Changelog
2.2.1
New:
A performance improvement was noticed when we switched from running the ROS2 nodes in a VirtualBox to a full fledged Ubuntu 20.04 desktop in a dual boot system.
2.2.0
New:
To address the GIL limitation, we combined the three separate nodes into one Python node, which improved performance.
However, the fastest approach was live control without crash detection functionality.
A potential solution to overcome this limitation would be to use separate edge computers to process different types of data and inputs, with one central node making decisions.
2.1.2
New:
Previous implementation had three nodes, publishing gesture, filtered LIDAR readings and publishing Twist messages, also showing the camera view of Turtlebot 4.
Video feed would turn red if it sensed an obstacle in proximity.
Running multiple Python nodes caused performance issues due to Global Interpreter Lock(GIL) limitation.
2.1.1
New:
Ensured safety of the robot and avoided collisions by using readings from the Turtlebot’s lidar.
Filtered the lidar data using an FIR filter with a memory of past 50 readings due to erratic readings between subsequent readings.
Implemented a feature to prevent the robot from moving forward if an obstacle was detected to be too close by the lidar.
Note
Adjusted for the offset of the Turtlebot’s lidar, which was placed at an offset of 90 degrees. Modified the readings to account for the offset, with the front of the lidar being considered the left side of the Turtlebot 4.
2.1.0
New:
Integrated the trained model into a ROS2 publisher node.
Used the model to predict gestures from video feeds obtained from the laptop’s webcam.
Implemented a function to publish Twist messages to the /cmd/vel topic on the Turtlebot 4 based on the recognized gestures.
2.0.2
New:
Online research led to the discovery that successful solutions used relational coordinates of hand landmarks for gesture recognition instead of absolute coordinates.
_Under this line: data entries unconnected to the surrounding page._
`src/rtl/drum_mul_pipe.sv`:
```
`timescale 1ns/1ps
// drum_mul_pipe
//   Pipelined approximate signed multiplier using DRUM dynamic-range
//   truncation. Each operand keeps its K most significant bits, starting at
//   its leading one. The lowest kept bit is forced to 1 to unbias the
//   truncation. Three register stages with valid/ready flow control. The
//   block accepts one operand pair per cycle at full throughput.
//
//   Optional feature macro: DRUM_MUL_EXACT_EN
//     defined   - in_exact=1 forwards full magnitudes and S2 multiplies N x N
//     undefined - in_exact is ignored and only the K x K datapath exists
//
//   Ports
//     clk, rst_n           clock, asynchronous active-low reset
//     in_valid / in_ready  operand handshake (in_ready independent of in_valid)
//     in_a, in_b           signed N-bit operands
//     in_exact             per-transaction exact request
//     out_valid/out_ready  result handshake
//     out_p                signed 2N-bit result, (+/-)(|a*b|_drum >> POST_SHIFT)
//     busy                 any pipeline stage occupied
module drum_mul_pipe #(
   parameter int N          = 16,
   parameter int K          = 5,
   parameter int POST_SHIFT = 8
) (
   input  logic             clk,
   input  logic             rst_n,
   input  logic             in_valid,
   output logic             in_ready,
   input  logic [N-1:0]     in_a,
   input  logic [N-1:0]     in_b,
   input  logic             in_exact,
   output logic             out_valid,
   input  logic             out_ready,
   output logic [2*N-1:0]   out_p,
   output logic             busy
);

   localparam int SHW = $clog2(N) + 1;      // per-operand shift / leading-one index
   localparam int SSW = $clog2(2 * N) + 1;  // summed shift
`ifdef DRUM_MUL_EXACT_EN
   localparam int SW  = N;                  // S1 forwards full magnitudes when exact
`else
   localparam int SW  = K;
`endif
   localparam int PW  = 2 * SW;

   function automatic logic [SHW-1:0] lead_one(input logic [N-1:0] m);
      logic [SHW-1:0] p;
      p = '0;
      for (int unsigned i = 0; i < N; i++)
         if (m[i]) p = SHW'(i);
      return p;
   endfunction

   function automatic logic [SHW-1:0] drum_sh(input logic [SHW-1:0] p);
      return (p < SHW'(K)) ? '0 : p - SHW'(K - 1);
   endfunction

   // Below K significant bits the low K bits are the value itself.
   // Otherwise the window starts at the leading one and gets a forced LSB.
   function automatic logic [K-1:0] drum_sel(input logic [N-1:0] m,
                                             input logic [SHW-1:0] p,
                                             input logic [SHW-1:0] sh);
      logic [N-1:0] t;
      t = m >> sh;
      if (p >= SHW'(K)) t[0] = 1'b1;
      return t[K-1:0];
   endfunction

   // ---------------- stage-1 encoding (combinational) ----------------
   logic [N-1:0]   m_a, m_b;
   logic [SHW-1:0] p_a, p_b, sh_a, sh_b;
   logic [K-1:0]   sel_a, sel_b;

   always_comb begin
      m_a   = in_a[N-1] ? -in_a : in_a;
      m_b   = in_b[N-1] ? -in_b : in_b;
      p_a   = lead_one(m_a);
      p_b   = lead_one(m_b);
      sh_a  = drum_sh(p_a);
      sh_b  = drum_sh(p_b);
      sel_a = drum_sel(m_a, p_a, sh_a);
      sel_b = drum_sel(m_b, p_b, sh_b);
   end

`ifndef DRUM_MUL_EXACT_EN
   logic unused_exact;
   assign unused_exact = in_exact;
`endif

   // ---------------- handshake ----------------
   logic v1, v2, v3;
   logic rdy1, rdy2, rdy3;

   assign rdy3      = !v3 || out_ready;
   assign rdy2      = !v2 || rdy3;
   assign rdy1      = !v1 || rdy2;
   assign in_ready  = rdy1;
   assign out_valid = v3;
   assign busy      = v1 | v2 | v3;

   // ---------------- S1: encoded operands ----------------
   // The exact request is resolved here into sel/sh.
   // In the exact build, a non-exact entry has zero upper sel bits.
   // The shared N x N multiplier then yields the K x K product unchanged.
   logic [SW-1:0]  a1, b1;
   logic [SHW-1:0] sha1, shb1;
   logic           neg1;

   always_ff @(posedge clk or negedge rst_n) begin
      if (!rst_n) begin
         v1   <= 1'b0;
         a1   <= '0;
         b1   <= '0;
         sha1 <= '0;
         shb1 <= '0;
         neg1 <= 1'b0;
      end else if (rdy1) begin
         v1 <= in_valid;
         if (in_valid) begin
`ifdef DRUM_MUL_EXACT_EN
            if (in_exact) begin
               a1   <= m_a;
               b1   <= m_b;
               sha1 <= '0;
               shb1 <= '0;
            end else begin
               a1   <= SW'(sel_a);
               b1   <= SW'(sel_b);
               sha1 <= sh_a;
               shb1 <= sh_b;
            end
`else
            a1   <= sel_a;
            b1   <= sel_b;
            sha1 <= sh_a;
            shb1 <= sh_b;
`endif
            neg1 <= in_a[N-1] ^ in_b[N-1];
         end
      end
   end

   // ---------------- S2: raw product ----------------
   logic [PW-1:0]  prod2;
   logic [SSW-1:0] sh2;
   logic           neg2;

   always_ff @(posedge clk or negedge rst_n) begin
      if (!rst_n) begin
         v2    <= 1'b0;
         prod2 <= '0;
         sh2   <= '0;
         neg2  <= 1'b0;
      end else if (rdy2) begin
         v2 <= v1;
         if (v1) begin
            prod2 <= PW'(a1) * PW'(b1);
            sh2   <= SSW'(sha1) + SSW'(shb1);
            neg2  <= neg1;
         end
      end
   end

   // ---------------- S3: scale, truncate, sign restore ----------------
   logic [2*N-1:0] mag, trunc, res;

   always_comb begin
      mag   = (2 * N)'(prod2) << sh2;
      trunc = mag >> POST_SHIFT;
      res   = neg2 ? -trunc : trunc;   // negating zero yields zero
   end

   always_ff @(posedge clk or negedge rst_n) begin
      if (!rst_n) begin
         v3    <= 1'b0;
         out_p <= '0;
      end else if (rdy3) begin
         v3 <= v2;
         if (v2) out_p <= res;
      end
   end

endmodule

```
Adopting this approach yielded a model accuracy of 97%.
2.0.1
New:
Trained a model using the Random Forest Classifier in scikit-learn library to recognize gestures based on landmark segment coordinates.
Achieved a model accuracy of 85% with this approach.
2.0.0
New:
The previous approach was ineffective due to the model’s size and lack of improvement in accuracy and latency.
Mediapipe python library was adopted as an alternative solution, leveraging 21 hand landmarks to segment human hands. More information on mediapipe python library can be found here: https://developers.google.com/mediapipe/solutions/vision/hand_landmarker.
The X and Y coordinates of the landmarks can be recorded and used to train a machine learning model for gesture recognition.
1.0.2
New:
The model was trained on isolated hand images obtained from a dataset on Kaggle found in https://www.kaggle.com/datasets/muhammadkhalid/sign-language-for-numbers?resource=download.
Accurate predictions required segmentation of hands from the video feed.
Testing the model on live video feed revealed a significant latency between video input and gesture recognition.
The latency was unsuitable for real-time control of the Turtlebot4, hindering its use as a remote-controlled collaborative robot.
1.0.1
New:
Technical challenges arose while training the model on Virtualbox running Ubuntu 20.04 due to the absence of AVX and AVX2 instruction sets required by Tensorflow.
A possible workaround is to use Tensorflow Lite instead of Tensorflow.
The large size of the model prompted a need to reduce inference time, leading to the decision to dualboot laptops with Ubuntu 20.04 and continue using Tensorflow.
1.0.0
New:
We plan on training a Convolutional Neural Network (CNN) using Tensorflow library for the gesture detection mechanism.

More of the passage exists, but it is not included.